Sansheng Wanwu

Next to the Lotus Bar Cuisines: Chinese, Asian

About

This restaurant is nestled in half of a defunct Daoist prayer hall, at the back of a crumbling residential cluster east of the Back Lakes. The hutong outside has no sign -- look for an aged stone archway with the Ming-era temple's name (Guangfu Guan) carved in faded characters at its apex. A narrow path leads from the arch past bemused neighbors to the hall, its beautifully crafted beams and murals brought back to life in early 2003. The manager, who was born in the building and recalls the false roof that hid it from Cultural Revolution vandals, has hired chefs from Qing Cheng Shan in Sichuan, where the Zhengyi school of Daoism developed recipes for longevity and virility.
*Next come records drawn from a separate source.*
This is an optimization exercise on Yosys and OpenROAD, whose aim is small area, a short achievable clock period and few clock cycles per item, not a production implementation. No run shown here included a check of the RTL's function; only the layout flow was run.

**flow/design.v**
```verilog
module rs144_dec (
  input  wire        clk,
  input  wire        rst,
  input  wire        in_valid,
  output wire        in_ready,
  input  wire [7:0]  in_data,
  output wire        out_valid,
  input  wire        out_ready,
  output wire        out_fail,
  output wire [2:0]  out_nerr,
  output wire [31:0] out_pos,
  output wire [31:0] out_val
);
  function automatic [7:0] gf_mul(input [7:0] a, input [7:0] b);
    integer i;
    reg [7:0] p, aa;
    begin
      p  = 8'h00;
      aa = a;
      for (i = 0; i < 8; i = i + 1) begin
        if (b[i]) p = p ^ aa;
        aa = {aa[6:0], 1'b0} ^ (aa[7] ? 8'h1D : 8'h00);
      end
      gf_mul = p;
    end
  endfunction
  function automatic [7:0] to_tower(input [7:0] a);
    begin
      to_tower = ({8{a[0]}} & 8'h01) ^ ({8{a[1]}} & 8'h2b) ^ ({8{a[2]}} & 8'h40) ^
                 ({8{a[3]}} & 8'h21) ^ ({8{a[4]}} & 8'h32) ^ ({8{a[5]}} & 8'hc1) ^
                 ({8{a[6]}} & 8'h48) ^ ({8{a[7]}} & 8'h16);
    end
  endfunction
  function automatic [7:0] from_tower(input [7:0] a);
    begin
      from_tower = ({8{a[0]}} & 8'h01) ^ ({8{a[1]}} & 8'h4e) ^ ({8{a[2]}} & 8'h99) ^
                   ({8{a[3]}} & 8'h44) ^ ({8{a[4]}} & 8'h57) ^ ({8{a[5]}} & 8'h09) ^
                   ({8{a[6]}} & 8'h04) ^ ({8{a[7]}} & 8'h25);
    end
  endfunction
  function automatic [3:0] g16_mul(input [3:0] a, input [3:0] b);
    integer i;
    reg [3:0] p, aa;
    begin
      p  = 4'h0;
      aa = a;
      for (i = 0; i < 4; i = i + 1) begin
        if (b[i]) p = p ^ aa;
        aa = {aa[2:0], 1'b0} ^ (aa[3] ? 4'h3 : 4'h0);
      end
      g16_mul = p;
    end
  endfunction
  function automatic [3:0] g16_inv(input [3:0] a);
    begin
      case (a)
        4'h0: g16_inv = 4'h0;  4'h1: g16_inv = 4'h1;  4'h2: g16_inv = 4'h9;  4'h3: g16_inv = 4'he;
        4'h4: g16_inv = 4'hd;  4'h5: g16_inv = 4'hb;  4'h6: g16_inv = 4'h7;  4'h7: g16_inv = 4'h6;
        4'h8: g16_inv = 4'hf;  4'h9: g16_inv = 4'h2;  4'ha: g16_inv = 4'hc;  4'hb: g16_inv = 4'h5;
        4'hc: g16_inv = 4'ha;  4'hd: g16_inv = 4'h4;  4'he: g16_inv = 4'h3;  4'hf: g16_inv = 4'h8;
      endcase
    end
  endfunction
  function automatic [7:0] tw_mul(input [7:0] a, input [7:0] b);
    reg [3:0] hh, ll, mm;
    begin
      hh = g16_mul(a[7:4], b[7:4]);
      ll = g16_mul(a[3:0], b[3:0]);
      mm = g16_mul(a[7:4] ^ a[3:0], b[7:4] ^ b[3:0]);
      tw_mul = {mm ^ ll, ll ^ g16_mul(hh, 4'hf)};
    end
  endfunction
  function automatic [3:0] tw_norm(input [7:0] b);
    begin
      tw_norm = g16_mul(g16_mul(b[7:4], b[7:4]), 4'hf) ^ g16_mul(b[7:4], b[3:0]) ^
                g16_mul(b[3:0], b[3:0]);
    end
  endfunction
  function automatic [7:0] tw_conj(input [7:0] b);
    begin
      tw_conj = {b[7:4], b[3:0] ^ b[7:4]};
    end
  endfunction
  function automatic [7:0] alpha_pow(input integer j);
    integer i;
    reg [7:0] p;
    begin
      p = 8'h01;
      for (i = 0; i < j; i = i + 1)
        p = {p[6:0], 1'b0} ^ (p[7] ? 8'h1D : 8'h00);
      alpha_pow = p;
    end
  endfunction
  integer i;
  reg        in_rdy;         
  reg  [7:0] acnt;           
  reg  [7:0] syn [0:7];
  reg  [2:0] bph, bph_nx;    
  localparam [2:0] B_IDLE = 3'd0, B_INIT = 3'd1, B_BM = 3'd2, B_OM = 3'd3,
                   B_DONE = 3'd4, B_HAND = 3'd5;
  wire       acc     = in_valid & in_rdy;
  wire       afirst  = (acnt == 8'd0);
  wire       alast   = (acnt == 8'd143);
  wire [7:0] acnt_nx = acc ? (alast ? 8'd0 : acnt + 8'd1) : acnt;
  reg  [7:0] syn_nx [0:7];
  always @* begin
    for (i = 0; i < 8; i = i + 1)
      syn_nx[i] = (afirst ? 8'h00 : gf_mul(syn[i], alpha_pow(i))) ^ in_data;
  end
  wire       b_load = acc & alast;
  assign in_ready = in_rdy;
  always @(posedge clk) begin
    if (rst) begin
      acnt   <= 8'd0;
      in_rdy <= 1'b1;
    end else begin
      acnt   <= acnt_nx;
      in_rdy <= ~((acnt_nx == 8'd143) && (bph_nx != B_IDLE));
    end
    if (acc)
      for (i = 0; i < 8; i = i + 1)
        syn[i] <= syn_nx[i];
  end
  reg  [7:0] S   [0:7];
  reg  [7:0] lam [0:4];      
  reg  [7:0] E   [0:4];      
  reg  [7:0] gam, d, tmp;
  reg  [3:0] L;
  reg  [2:0] k, k_nx;        
  reg  [3:0] sc, sc_nx;      
  reg        f_init, f_dph, f_d0, f_dmask, f_ua, f_ub, f_ufirst, f_lrot, f_erot, f_om, f_gl;
  wire [7:0] s0   = S[2];    
  wire       s0nz = |s0;
  wire [7:0] ma   = f_ub ? E[0] : lam[0];
  wire [7:0] mb   = f_dph ? S[0] : (f_ua ? gam : d);
  wire [7:0] prod = gf_mul(ma, mb);
  wire       cond    = (|d) && ({L, 1'b0} <= {2'b00, k});
  wire [7:0] lam_new = tmp ^ (f_ufirst ? 8'h00 : prod);
  wire [7:0] e_push  = cond ? lam[0] : (f_ufirst ? 8'h00 : E[0]);
  wire       c_commit;       
  wire       c_load_b;       
  always @* begin
    bph_nx = bph;
    k_nx   = k;
    sc_nx  = sc;
    case (bph)
      B_IDLE: if (b_load) bph_nx = B_INIT;
      B_INIT: begin
        bph_nx = B_BM;
        k_nx   = 3'd1;
        sc_nx  = 4'd0;
      end
      B_BM: begin
        if (sc == 4'd14) begin
          sc_nx = 4'd0;
          k_nx  = k + 3'd1;              
          if (k == 3'd7) bph_nx = B_OM;
        end else
          sc_nx = sc + 4'd1;
      end
      B_OM: begin
        if (sc == 4'd6) begin
          sc_nx = 4'd0;
          k_nx  = k + 3'd1;
        end else
          sc_nx = sc + 4'd1;
        if (k == 3'd3 && sc == 4'd5) bph_nx = B_DONE;
      end
      B_DONE: if (c_load_b) bph_nx = B_HAND;
      B_HAND: if (c_commit) bph_nx = B_IDLE;
      default: bph_nx = B_IDLE;
    endcase
  end
  wire bm_nx = (bph_nx == B_BM);
  wire om_nx = (bph_nx == B_OM);
  wire up_nx = bm_nx & (sc_nx >= 4'd5);
  always @(posedge clk) begin
    if (rst)
      bph <= B_IDLE;
    else
      bph <= bph_nx;
    k  <= k_nx;
    sc <= sc_nx;
    f_init   <= (bph_nx == B_INIT);
    f_dph    <= (bm_nx | om_nx) & (sc_nx < 4'd5);
    f_d0     <= (sc_nx == 4'd0);
    f_dmask  <= bm_nx | ({1'b0, sc_nx[2:0]} <= {1'b0, k_nx});
    f_ua     <= up_nx & sc_nx[0];
    f_ub     <= up_nx & ~sc_nx[0];
    f_ufirst <= (sc_nx == 4'd6);
    f_lrot   <= ((bm_nx | om_nx) & (sc_nx < 4'd5)) | (up_nx & ~sc_nx[0]);
    f_erot   <= (bm_nx & (sc_nx < 4'd4)) | (up_nx & ~sc_nx[0]) | (om_nx & (sc_nx == 4'd5));
    f_om     <= om_nx;
    f_gl     <= bm_nx & (sc_nx == 4'd14);
  end
  always @(posedge clk) begin
    if (b_load) begin
      for (i = 0; i < 8; i = i + 1)
        S[i] <= syn_nx[(10 - i) % 8];
    end else begin
      for (i = 0; i < 7; i = i + 1)
        S[i] <= S[i+1];
      S[7] <= S[0];
    end
    if (f_init) begin
      lam[0] <= 8'h01;
      lam[1] <= s0;
      lam[2] <= 8'h00;
      lam[3] <= 8'h00;
      lam[4] <= 8'h00;
      E[0]   <= s0nz ? 8'h01 : 8'h00;
      E[1]   <= s0nz ? 8'h00 : 8'h01;
      E[2]   <= 8'h00;
      E[3]   <= 8'h00;
      E[4]   <= 8'h00;
      gam    <= s0nz ? s0 : 8'h01;
      L      <= s0nz ? 4'd1 : 4'd0;
    end else begin
      if (f_lrot) begin
        for (i = 0; i < 4; i = i + 1)
          lam[i] <= lam[i+1];
        lam[4] <= f_ub ? lam_new : lam[0];
      end
      if (f_erot) begin
        for (i = 0; i < 4; i = i + 1)
          E[i] <= E[i+1];
        E[4] <= f_ub ? e_push : (f_om ? d : E[0]);
      end
      if (f_gl && cond) begin
        gam <= d;
        L   <= {1'b0, k} + 4'd1 - L;
      end
    end
    if (f_dph) begin
      if (f_d0)
        d <= f_dmask ? prod : 8'h00;
      else if (f_dmask)
        d <= d ^ prod;
    end
    if (f_ua)
      tmp <= prod;
  end
  reg  [7:0] tl [0:4];
  reg  [7:0] tw [0:3];
  reg        c_run, c_free;
  reg  [7:0] cpos;
  reg        v2, r2, first2, last2;
  reg  [7:0] n2;
  reg  [3:0] nrm2;
  reg        ov_valid, o_fail;
  reg  [2:0] o_nerr, nf;
  reg  [2:0] wL;
  reg        wbig;
  reg  [7:0] pos [0:3];
  reg  [7:0] val [0:3];
  wire       c_abort  = v2 & first2 & ov_valid & ~out_ready;
  assign     c_commit = v2 & first2 & ~c_abort;
  assign     c_load_b = (bph == B_DONE) & c_free;
  wire       c_load   = c_load_b | c_abort;
  wire       c_run_nx = c_load | (c_run & (cpos != 8'd0));
  wire [7:0] cpos_nx  = c_load ? 8'd143 : cpos - 8'd1;
  wire [7:0] lam_val = tl[0] ^ tl[1] ^ tl[2] ^ tl[3] ^ tl[4];
  wire [7:0] lam_odd = tl[1] ^ tl[3];
  wire [7:0] om_val  = tw[0] ^ tw[1] ^ tw[2] ^ tw[3];
  always @(posedge clk) begin
    if (c_load) begin
      for (i = 0; i < 5; i = i + 1)
        tl[i] <= lam[i];
      for (i = 0; i < 4; i = i + 1)
        tw[i] <= E[i+1];
    end else begin
      for (i = 1; i < 5; i = i + 1)
        tl[i] <= gf_mul(tl[i], alpha_pow(255 - i));
      for (i = 1; i < 4; i = i + 1)
        tw[i] <= gf_mul(tw[i], alpha_pow(255 - i));
    end
    cpos <= cpos_nx;
    r2     <= ~|lam_val;
    n2     <= tw_mul(to_tower(om_val), tw_conj(to_tower(lam_odd)));
    nrm2   <= tw_norm(to_tower(lam_odd));
    first2 <= (cpos == 8'd143);
    last2  <= (cpos == 8'd0);
  end
  wire [3:0] di2     = g16_inv(nrm2);
  wire [7:0] err_t   = {g16_mul(n2[7:4], di2), g16_mul(n2[3:0], di2)};
  wire [7:0] err_val = from_tower(err_t);
  wire [7:0] pos_w   = last2 ? 8'd0 : cpos + 8'd1;    
  wire [1:0] wl_cur  = first2 ? L[1:0] : wL[1:0];
  wire [2:0] nf_cur  = first2 ? 3'd0 : nf;
  wire [1:0] slot    = wl_cur - 2'd1 - nf_cur[1:0];
  wire [2:0] nf_fin  = nf_cur + {2'b00, r2};
  wire       wr      = v2 & ~c_abort;
  wire       fin_fail = wbig | (nf_fin != wL);
  reg  [3:0] upd;
  reg  [7:0] pos_t [0:3];
  reg  [7:0] val_t [0:3];
  always @* begin
    for (i = 0; i < 4; i = i + 1) begin
      if (wr & last2 & (fin_fail | (i[2:0] >= wL))) begin
        upd[i]   = 1'b1;
        pos_t[i] = 8'h00;
        val_t[i] = 8'h00;
      end else begin
        upd[i]   = wr & r2 & (slot == i[1:0]);
        pos_t[i] = pos_w;
        val_t[i] = err_val;
      end
    end
  end
  always @(posedge clk) begin
    if (rst) begin
      c_run    <= 1'b0;
      c_free   <= 1'b1;
      v2       <= 1'b0;
      ov_valid <= 1'b0;
    end else begin
      c_run  <= c_run_nx;
      c_free <= ~c_run_nx | (cpos_nx == 8'd0);
      v2     <= c_run & ~c_abort;
      if (ov_valid & out_ready)
        ov_valid <= 1'b0;
      if (wr & last2)
        ov_valid <= 1'b1;
    end
    if (wr) begin
      if (first2) begin
        wL   <= L[2:0];
        wbig <= (L > 4'd4);
      end
      nf   <= nf_fin;
      if (last2) begin
        o_fail <= fin_fail;
        o_nerr <= fin_fail ? 3'd0 : nf_fin;
      end
    end
    for (i = 0; i < 4; i = i + 1) begin
      pos[i] <= pos[i] ^ ({8{upd[i]}} & (pos_t[i] ^ pos[i]));
      val[i] <= val[i] ^ ({8{upd[i]}} & (val_t[i] ^ val[i]));
    end
  end
  assign out_valid = ov_valid;
  assign out_fail  = o_fail;
  assign out_nerr  = o_nerr;
  assign out_pos   = {pos[3], pos[2], pos[1], pos[0]};
  assign out_val   = {val[3], val[2], val[1], val[0]};
endmodule
```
The set meal includes fresh jiaozi, accompanied by delicate side dishes like goose liver rolls with hoisin sauce (e'gan juan), deep-fried pork with medicinal herbs (cungu shao), and sweet gourd-shaped red bean rolls with mountain herbs (shanyao hulu). The drink menu features a bracing "immortal's abode" koumiss (dongtian rujiu), made with fermented milk, and the somewhat more appetizing Daoist medicinal tea (gong cha).